II. PROCEDURAL HISTORY
Ms. Halford applied for supplemental security income benefits under Title XVI of the Social Security Act on May 12, 2011. AR at 166-174. She later filed an application for disability insurance benefits under Title II of the Act on August 12, 2011. AR at 177-178. In both applications Ms. Halford alleged a disability onset date of November 2, 1999 due to, as summarized by the Administration, "[v]arious residuals from auto accident, disk problems; ptsd; brain injury; fibromyalgia; loss of full use of limbs; insomnia; [and,] hypothyroid." See AR at 62, 166, 177. The Administration denied Ms. Halford's applications at the initial and reconsideration stages of review, so she requested a de novo hearing before an administrative law judge ("ALJ"). AR at 60-103, 108-115, 122-123.
ALJ Michelle Lindsay held a hearing on Ms. Halford's applications on October 2, 2012, at which Ms. Halford and Vocational Expert ("VE") Thomas Greiner were questioned by ALJ Lindsay and Ms. Halford's attorney. See AR at 23-58, 159. Among other things, Ms. Halford testified that she had not worked since 2010 due to pain and her inability to stand or sit for extensive periods of time. See AR at 32. She traced her symptoms to a car accident in 1999, which resulted in severe cervical and thoracic pain, PTSD, depression, insomnia, incontinence, and migraines. See AR at 39-43. Nonetheless, when questioned by ALJ Lindsay, VE Greiner testified that a hypothetical person with Ms. Halford's limitations would be able to work as a bakery worker, an electronics worker, and a fruit distributor. AR at 55. Relying on these jobs, ALJ Lindsay issued an unfavorable decision on February 25, 2013, which was affirmed by the Appeals Council on June 26, 2013, AR at 1-21, 1831-1845, rendering ALJ Lindsay's decision denying benefits the first Final Decision of the Commissioner for the purposes of this case. See Doyal v. Barnhart, 331 F.3d 758, 759 (10th Cir. 2003).
Ms. Halford appealed the Commissioner's first Final Decision via a Complaint filed in this Court on August 27, 2013. See AR at 1389-1390. On March 3, 2015, District Judge Gonzales adopted the report and recommendation of Magistrate Judge Garza and remanded Ms. Halford's case to the Administration for failure to properly weigh a treating doctor's opinion.
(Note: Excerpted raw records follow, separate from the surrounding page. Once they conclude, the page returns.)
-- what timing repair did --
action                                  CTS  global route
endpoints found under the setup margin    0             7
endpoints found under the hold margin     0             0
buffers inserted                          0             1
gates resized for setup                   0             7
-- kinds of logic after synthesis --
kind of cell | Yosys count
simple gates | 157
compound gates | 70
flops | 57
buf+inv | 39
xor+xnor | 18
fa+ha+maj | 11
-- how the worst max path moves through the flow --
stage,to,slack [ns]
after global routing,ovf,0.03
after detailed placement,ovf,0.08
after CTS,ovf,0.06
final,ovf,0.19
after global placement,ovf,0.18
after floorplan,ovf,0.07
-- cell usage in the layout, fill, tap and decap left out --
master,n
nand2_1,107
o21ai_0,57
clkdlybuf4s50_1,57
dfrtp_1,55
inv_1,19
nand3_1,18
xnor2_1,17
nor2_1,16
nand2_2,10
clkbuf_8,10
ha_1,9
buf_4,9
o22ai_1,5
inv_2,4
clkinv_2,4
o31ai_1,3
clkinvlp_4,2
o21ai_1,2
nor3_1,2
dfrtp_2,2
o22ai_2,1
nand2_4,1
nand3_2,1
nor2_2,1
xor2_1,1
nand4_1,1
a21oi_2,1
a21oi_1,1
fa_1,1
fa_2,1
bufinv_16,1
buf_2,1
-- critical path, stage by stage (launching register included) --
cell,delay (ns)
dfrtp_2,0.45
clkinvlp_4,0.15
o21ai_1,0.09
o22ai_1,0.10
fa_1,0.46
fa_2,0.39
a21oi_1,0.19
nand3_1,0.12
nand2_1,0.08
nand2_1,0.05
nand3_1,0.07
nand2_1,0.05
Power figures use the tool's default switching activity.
File: src/rtl/commit_order_unit.sv
// rtl/commit_order_unit.sv - in-order commit buffer for out-of-order completions
//
// Purpose: completions arrive tagged with a seq_num in any order. Each one is parked
// in the slot indexed by its seq_num. The head slot drains into registered commit_*
// outputs, at most one per cycle and strictly in seq_num order, wrapping modulo
// 2**p_seq_num_bits.
//
// Optional feature: define COMMIT_ORDER_BYPASS_EN to let a completion that targets an
// empty head slot go straight to commit_*. This gives a one-cycle commit latency
// instead of two.
//
// Ports:
//   clk, rst              clock; synchronous active-high reset
//   complete_val/_rdy     completion handshake (rdy = !rst)
//   complete_seq_num      slot index of the completing instruction
//   complete_pc/_waddr/_wdata/_wen   completion payload
//   commit_val            one-cycle pulse per committed seq_num (no back-pressure)
//   commit_seq_num        seq_num being committed
//   commit_pc/_waddr/_wdata/_wen     committed payload
//   head_seq_num          next seq_num to commit
//   num_pending           buffered, not yet committed completions
module commit_order_unit #(
  parameter int p_seq_num_bits = 5
) (
  input  logic                      clk,
  input  logic                      rst,
  input  logic                      complete_val,
  output logic                      complete_rdy,
  input  logic [p_seq_num_bits-1:0] complete_seq_num,
  input  logic [31:0]               complete_pc,
  input  logic [4:0]                complete_waddr,
  input  logic [31:0]               complete_wdata,
  input  logic                      complete_wen,
  output logic                      commit_val,
  output logic [p_seq_num_bits-1:0] commit_seq_num,
  output logic [31:0]               commit_pc,
  output logic [4:0]                commit_waddr,
  output logic [31:0]               commit_wdata,
  output logic                      commit_wen,
  output logic [p_seq_num_bits-1:0] head_seq_num,
  output logic [p_seq_num_bits:0]   num_pending
);

  localparam int n_slots = 1 << p_seq_num_bits;
  localparam int cnt_w   = p_seq_num_bits + 1;
  typedef logic [p_seq_num_bits-1:0] seq_t;
  typedef logic [cnt_w-1:0]          cnt_t;

  logic [n_slots-1:0] valid_q, valid_d;
  logic [31:0]        pc_q    [n_slots];
  logic [31:0]        pc_d    [n_slots];
  logic [4:0]         waddr_q [n_slots];
  logic [4:0]         waddr_d [n_slots];
  logic [31:0]        wdata_q [n_slots];
  logic [31:0]        wdata_d [n_slots];
  logic [n_slots-1:0] wen_q, wen_d;

  seq_t        head_q, head_d;
  cnt_t        num_pending_q, num_pending_d;
  logic        commit_val_q, commit_val_d;
  seq_t        commit_seq_num_q, commit_seq_num_d;
  logic [31:0] commit_pc_q, commit_pc_d;
  logic [4:0]  commit_waddr_q, commit_waddr_d;
  logic [31:0] commit_wdata_q, commit_wdata_d;
  logic        commit_wen_q, commit_wen_d;

  logic accept, dup, bypass, write, head_hit;

  assign complete_rdy = !rst;

  always_comb begin
    accept   = complete_val && complete_rdy;
    head_hit = valid_q[head_q];
    // A completion aimed at a slot that is still occupied is discarded; the
    // original payload wins.
    dup      = accept && valid_q[complete_seq_num];
    bypass   = 1'b0;
`ifdef COMMIT_ORDER_BYPASS_EN
    bypass   = accept && !head_hit && (complete_seq_num == head_q);
`endif
    write    = accept && !dup && !bypass;

    valid_d          = valid_q;
    pc_d             = pc_q;
    waddr_d          = waddr_q;
    wdata_d          = wdata_q;
    wen_d            = wen_q;
    head_d           = head_q;
    commit_val_d     = 1'b0;
    commit_seq_num_d = commit_seq_num_q;
    commit_pc_d      = commit_pc_q;
    commit_waddr_d   = commit_waddr_q;
    commit_wdata_d   = commit_wdata_q;
    commit_wen_d     = commit_wen_q;

    if (head_hit) begin
      commit_val_d     = 1'b1;
      commit_seq_num_d = head_q;
      commit_pc_d      = pc_q[head_q];
      commit_waddr_d   = waddr_q[head_q];
      commit_wdata_d   = wdata_q[head_q];
      commit_wen_d     = wen_q[head_q];
      valid_d[head_q]  = 1'b0;
      head_d           = head_q + seq_t'(1);
    end else if (bypass) begin
      commit_val_d     = 1'b1;
      commit_seq_num_d = head_q;
      commit_pc_d      = complete_pc;
      commit_waddr_d   = complete_waddr;
      commit_wdata_d   = complete_wdata;
      commit_wen_d     = complete_wen;
      head_d           = head_q + seq_t'(1);
    end

    // write needs an empty slot and head_hit needs a full one, so they never
    // target the same slot in one cycle.
    if (write) begin
      valid_d[complete_seq_num] = 1'b1;
      pc_d[complete_seq_num]    = complete_pc;
      waddr_d[complete_seq_num] = complete_waddr;
      wdata_d[complete_seq_num] = complete_wdata;
      wen_d[complete_seq_num]   = complete_wen;
    end

    num_pending_d = num_pending_q + cnt_t'(write) - cnt_t'(head_hit);
  end

  always_ff @(posedge clk) begin
    if (rst) begin
      valid_q          <= '0;
      head_q           <= '0;
      num_pending_q    <= '0;
      commit_val_q     <= 1'b0;
      commit_seq_num_q <= '0;
      commit_pc_q      <= '0;
      commit_waddr_q   <= '0;
      commit_wdata_q   <= '0;
      commit_wen_q     <= 1'b0;
    end else begin
      valid_q          <= valid_d;
      head_q           <= head_d;
      num_pending_q    <= num_pending_d;
      commit_val_q     <= commit_val_d;
      commit_seq_num_q <= commit_seq_num_d;
      commit_pc_q      <= commit_pc_d;
      commit_waddr_q   <= commit_waddr_d;
      commit_wdata_q   <= commit_wdata_d;
      commit_wen_q     <= commit_wen_d;
    end
  end

  // Slot payload is qualified by valid_q, so it needs no reset.
  always_ff @(posedge clk) begin
    pc_q    <= pc_d;
    waddr_q <= waddr_d;
    wdata_q <= wdata_d;
    wen_q   <= wen_d;
  end

  assign commit_val     = commit_val_q;
  assign commit_seq_num = commit_seq_num_q;
  assign commit_pc      = commit_pc_q;
  assign commit_waddr   = commit_waddr_q;
  assign commit_wdata   = commit_wdata_q;
  assign commit_wen     = commit_wen_q;
  assign head_seq_num   = head_q;
  assign num_pending    = num_pending_q;

`ifndef SYNTHESIS
  always_ff @(posedge clk) begin
    if (!rst && complete_val) begin
      assert (!valid_q[complete_seq_num])
        else $warning("commit_order_unit: duplicate completion for seq %0d dropped",
                      complete_seq_num);
    end
  end
`endif

endmodule
### config.mk
export PLATFORM = sky130hd
export DESIGN_NAME = scandoubler_framing
export DESIGN_NICKNAME = d
export VERILOG_FILES = /design/src/rtl/scandoubler_pkg.sv /design/src/rtl/scandoubler_outtiming.sv /design/src/rtl/scandoubler_framing.sv
export SDC_FILE = /design/constraint.sdc
export NUM_CORES = 1
export LEC_CHECK = 0
export ABC_CLOCK_PERIOD_IN_PS = 6250
export BUFFER_PORTS_ARGS = -buffer_cell sky130_fd_sc_hd__buf_2
export CORE_AREA = 2 2 99 101
export CTS_CLUSTER_DIAMETER = 60
export DETAILED_ROUTE_END_ITERATION = 8
export DIE_AREA = 0 0 101 103
export PLACE_DENSITY = 0.64
export SLEW_MARGIN = 20
export SYNTH_ARGS = -nofsm -noshare
export SYNTH_HDL_FRONTEND = slang
export SYNTH_SLANG_ARGS = --single-unit
### constraint.sdc
create_clock -name clk_sys -period 6.25 [get_ports clk_sys]
set_input_delay 0.625 -clock clk_sys [delete_from_list [all_inputs] [get_ports clk_sys]]
set_output_delay 0.625 -clock clk_sys [all_outputs]
set_load 0.02 [all_outputs]
### src/rtl/scandoubler_pkg.sv
// rtl/scandoubler_pkg.sv - shared state encoding and address saturation helper for the scandoubler framing block
package scandoubler_pkg;

    typedef enum logic [1:0] {
        SEARCH  = 2'd0,
        MEASURE = 2'd1,
        LOCKED  = 2'd2
    } sd_state_t;

    // Largest line-buffer address for a given address width (HCNT_MAX = 2**width-1)
    function automatic int unsigned hcnt_max(input int unsigned width);
        return (32'd1 << width) - 32'd1;
    endfunction

endpackage

### src/rtl/scandoubler_outtiming.sv
// rtl/scandoubler_outtiming.sv - pe_out-rate read address and doubled hsync generator
module scandoubler_outtiming
    import scandoubler_pkg::*;
#(
    parameter int HCNT_WIDTH  = 10,
    parameter int HSCNT_WIDTH = 12
) (
    input  logic                   clk_sys,
    input  logic                   reset,
    input  logic                   pe_out,
    input  logic                   locked,
    input  logic                   restart_pend,
    input  logic [HSCNT_WIDTH-1:0] line_len,
    input  logic [HSCNT_WIDTH-1:0] hs_len,
    output logic [HCNT_WIDTH-1:0]  sd_hcnt,
    output logic                   hs_sd,
    output logic                   pend_clr
);

    localparam logic [HCNT_WIDTH-1:0] SD_MAX = HCNT_WIDTH'(hcnt_max(HCNT_WIDTH));

    logic [HCNT_WIDTH-1:0]  sd_next;
    logic [HSCNT_WIDTH-1:0] sd_wide;
    logic [HSCNT_WIDTH-1:0] hs_half;

    // Wrap compare is done at full counter width so a line longer than the
    // buffer never matches and the read address just parks at the top
    assign sd_wide  = HSCNT_WIDTH'(sd_hcnt);
    assign hs_half  = hs_len >> 1;
    assign pend_clr = pe_out & locked & restart_pend;

    // Next read address: restart beats wrap, wrap beats increment
    always_comb begin
        sd_next = sd_hcnt;
        if (restart_pend) begin
            sd_next = '0;
        end else if (sd_wide == line_len - HSCNT_WIDTH'(1)) begin
            sd_next = '0;
        end else if (sd_hcnt != SD_MAX) begin
            sd_next = sd_hcnt + HCNT_WIDTH'(1);
        end
    end

    // Output line replay; held idle whenever no valid line length is held
    always_ff @(posedge clk_sys) begin
        if (reset) begin
            sd_hcnt <= '0;
            hs_sd   <= 1'b0;
        end else if (pe_out) begin
            if (!locked) begin
                sd_hcnt <= '0;
                hs_sd   <= 1'b0;
            end else begin
                sd_hcnt <= sd_next;
                hs_sd   <= (HSCNT_WIDTH'(sd_next) < hs_half);
            end
        end
    end

endmodule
See AR at 1392-1411. The Appeals Council then vacated the final decision of the Commissioner and remanded Ms. Halford's case to a different ALJ for further proceedings consistent with Magistrate Judge Garza's recommendation and Judge Gonzales' judgment on April 10, 2015. AR at 1412-1414.
Ms. Halford's remanded case was assigned to ALJ Lillian Richter, who convened a second hearing on October 21, 2015, at which Ms. Halford and VE Mary Webber were questioned by ALJ Richter and Ms. Halford's attorney. See AR at 1297-1336. After the hearing, ALJ Richter issued an unfavorable decision on January 5, 2016 (dated January 8, 2016), concluding that Ms. Halford remained capable of working as an addresser, table worker, and stone setter. However, ALJ Richter reopened Ms. Halford's case in order to address a document Ms. Halford's attorney submitted on January 4, 2016 by a notice of reopening dated January 6, 2016. See AR at 1257-1288, 1543-1544.
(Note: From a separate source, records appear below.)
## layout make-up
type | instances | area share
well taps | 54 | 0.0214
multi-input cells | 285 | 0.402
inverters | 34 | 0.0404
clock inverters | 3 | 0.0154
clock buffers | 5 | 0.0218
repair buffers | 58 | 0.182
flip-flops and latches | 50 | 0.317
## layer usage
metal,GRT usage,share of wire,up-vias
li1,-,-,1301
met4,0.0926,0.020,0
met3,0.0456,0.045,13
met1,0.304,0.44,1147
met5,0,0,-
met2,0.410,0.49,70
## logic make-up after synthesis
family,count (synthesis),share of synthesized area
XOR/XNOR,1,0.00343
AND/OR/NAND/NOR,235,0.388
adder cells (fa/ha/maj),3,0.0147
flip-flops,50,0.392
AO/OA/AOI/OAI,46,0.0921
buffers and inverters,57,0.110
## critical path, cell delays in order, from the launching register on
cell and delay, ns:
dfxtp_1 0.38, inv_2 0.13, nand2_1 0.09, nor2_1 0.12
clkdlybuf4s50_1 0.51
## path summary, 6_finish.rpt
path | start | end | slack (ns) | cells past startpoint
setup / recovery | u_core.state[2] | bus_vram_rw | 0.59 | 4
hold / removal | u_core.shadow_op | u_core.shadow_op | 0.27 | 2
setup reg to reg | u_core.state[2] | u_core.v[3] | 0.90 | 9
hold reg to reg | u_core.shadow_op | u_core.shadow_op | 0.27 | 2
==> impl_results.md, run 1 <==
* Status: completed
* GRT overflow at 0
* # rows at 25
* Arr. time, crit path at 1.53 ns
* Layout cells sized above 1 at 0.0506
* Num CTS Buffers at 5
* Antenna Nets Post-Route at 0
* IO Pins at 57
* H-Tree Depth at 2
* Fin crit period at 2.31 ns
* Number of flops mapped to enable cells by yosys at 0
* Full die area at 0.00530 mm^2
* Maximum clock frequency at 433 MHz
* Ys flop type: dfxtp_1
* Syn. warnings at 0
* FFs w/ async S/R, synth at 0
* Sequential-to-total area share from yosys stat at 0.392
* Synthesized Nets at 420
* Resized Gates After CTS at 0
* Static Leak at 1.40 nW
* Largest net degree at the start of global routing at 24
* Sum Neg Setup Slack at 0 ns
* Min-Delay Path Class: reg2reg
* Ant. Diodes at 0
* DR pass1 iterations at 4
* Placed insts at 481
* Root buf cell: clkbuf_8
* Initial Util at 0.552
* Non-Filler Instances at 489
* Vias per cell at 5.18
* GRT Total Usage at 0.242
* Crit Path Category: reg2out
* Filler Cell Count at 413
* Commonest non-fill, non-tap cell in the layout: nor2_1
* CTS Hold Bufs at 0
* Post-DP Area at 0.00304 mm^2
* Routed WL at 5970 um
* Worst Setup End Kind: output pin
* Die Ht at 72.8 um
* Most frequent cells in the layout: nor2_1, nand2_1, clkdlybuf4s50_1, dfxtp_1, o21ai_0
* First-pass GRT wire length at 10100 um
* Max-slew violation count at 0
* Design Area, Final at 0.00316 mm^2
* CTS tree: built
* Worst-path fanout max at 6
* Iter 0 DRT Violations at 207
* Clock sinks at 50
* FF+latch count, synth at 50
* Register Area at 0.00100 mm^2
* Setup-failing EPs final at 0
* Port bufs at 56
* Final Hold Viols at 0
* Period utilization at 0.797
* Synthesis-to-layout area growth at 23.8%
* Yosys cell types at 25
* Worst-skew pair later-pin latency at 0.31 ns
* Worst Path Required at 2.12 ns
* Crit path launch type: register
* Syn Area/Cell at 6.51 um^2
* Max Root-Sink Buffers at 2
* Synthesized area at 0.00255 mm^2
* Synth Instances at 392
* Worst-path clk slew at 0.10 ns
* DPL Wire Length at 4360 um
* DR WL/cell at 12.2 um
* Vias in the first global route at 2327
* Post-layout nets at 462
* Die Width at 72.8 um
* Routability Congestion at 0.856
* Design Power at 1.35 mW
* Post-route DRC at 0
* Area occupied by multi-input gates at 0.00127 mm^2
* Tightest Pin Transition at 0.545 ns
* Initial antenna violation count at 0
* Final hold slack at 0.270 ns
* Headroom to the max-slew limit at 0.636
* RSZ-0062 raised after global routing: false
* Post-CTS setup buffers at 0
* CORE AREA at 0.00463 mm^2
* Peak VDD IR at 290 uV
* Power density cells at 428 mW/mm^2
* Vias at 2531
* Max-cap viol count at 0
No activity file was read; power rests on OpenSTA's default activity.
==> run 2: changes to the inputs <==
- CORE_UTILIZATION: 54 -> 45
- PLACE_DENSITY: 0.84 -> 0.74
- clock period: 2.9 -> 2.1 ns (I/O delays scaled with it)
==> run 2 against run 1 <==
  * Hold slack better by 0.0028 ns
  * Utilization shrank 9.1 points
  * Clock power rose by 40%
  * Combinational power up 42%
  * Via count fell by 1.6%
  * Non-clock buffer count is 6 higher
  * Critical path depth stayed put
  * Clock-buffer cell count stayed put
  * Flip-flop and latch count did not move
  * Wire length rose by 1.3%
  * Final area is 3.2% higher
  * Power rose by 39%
A third hearing was convened before ALJ Richter on April 14, 2016, see AR at 1337, and, while Ms. Halford was again questioned by ALJ Richter and her attorney, the focus of the hearing was the testimony of Dr. Gerald Fredman. See AR at 1337-1386. By contrast, VE Greiner was present via phone but was not questioned during the hearing. AR at 1386. After the hearing, ALJ Richter issued a revised unfavorable decision on August 9, 2016, ultimately reaching the same conclusion as she had in January of that year - that Ms. Halford retained the capacity to work as an addresser, table worker, and stone setter. AR at 1886-1921. The Appeals Council did not assume jurisdiction over the case, so ALJ Richter's decision became the second Final Decision of the Commissioner. See 20 C.F.R. §§ 404.984(d), 416.1484(d), which Ms. Halford appealed to this Court. See AR at 1802-1826, CV 16-1267 CG, Docs. 1, 24. This time, the parties consented to Magistrate Judge Garza presiding over Ms. Halford's appeal. After briefing, Magistrate Judge Garza again found in Ms. Halford's favor and granted her a second remand because she found that ALJ Richter did not properly weigh several doctors' opinions, including Dr. Fredman's. See AR at 1802-1826.
Once Ms. Halford's appeal was remanded to the Administration, the Appeals Council again remanded it to an ALJ with instructions to comply with Magistrate Judge Garza's judgment and take any further action needed to complete the administrative record and issue and new decision. AR at 1829. The case was again assigned to ALJ Richter, who held a fourth de novo hearing on Ms. Halford's claims on September 18, 2018. AR at 1759-1796. At the hearing, Ms. Halford's attorney amended her disability onset date to May 12, 2010, a year prior to her application date. AR at 1764. Ms. Halford again appeared and testified, as did VE Karen Provine. See AR at 1760.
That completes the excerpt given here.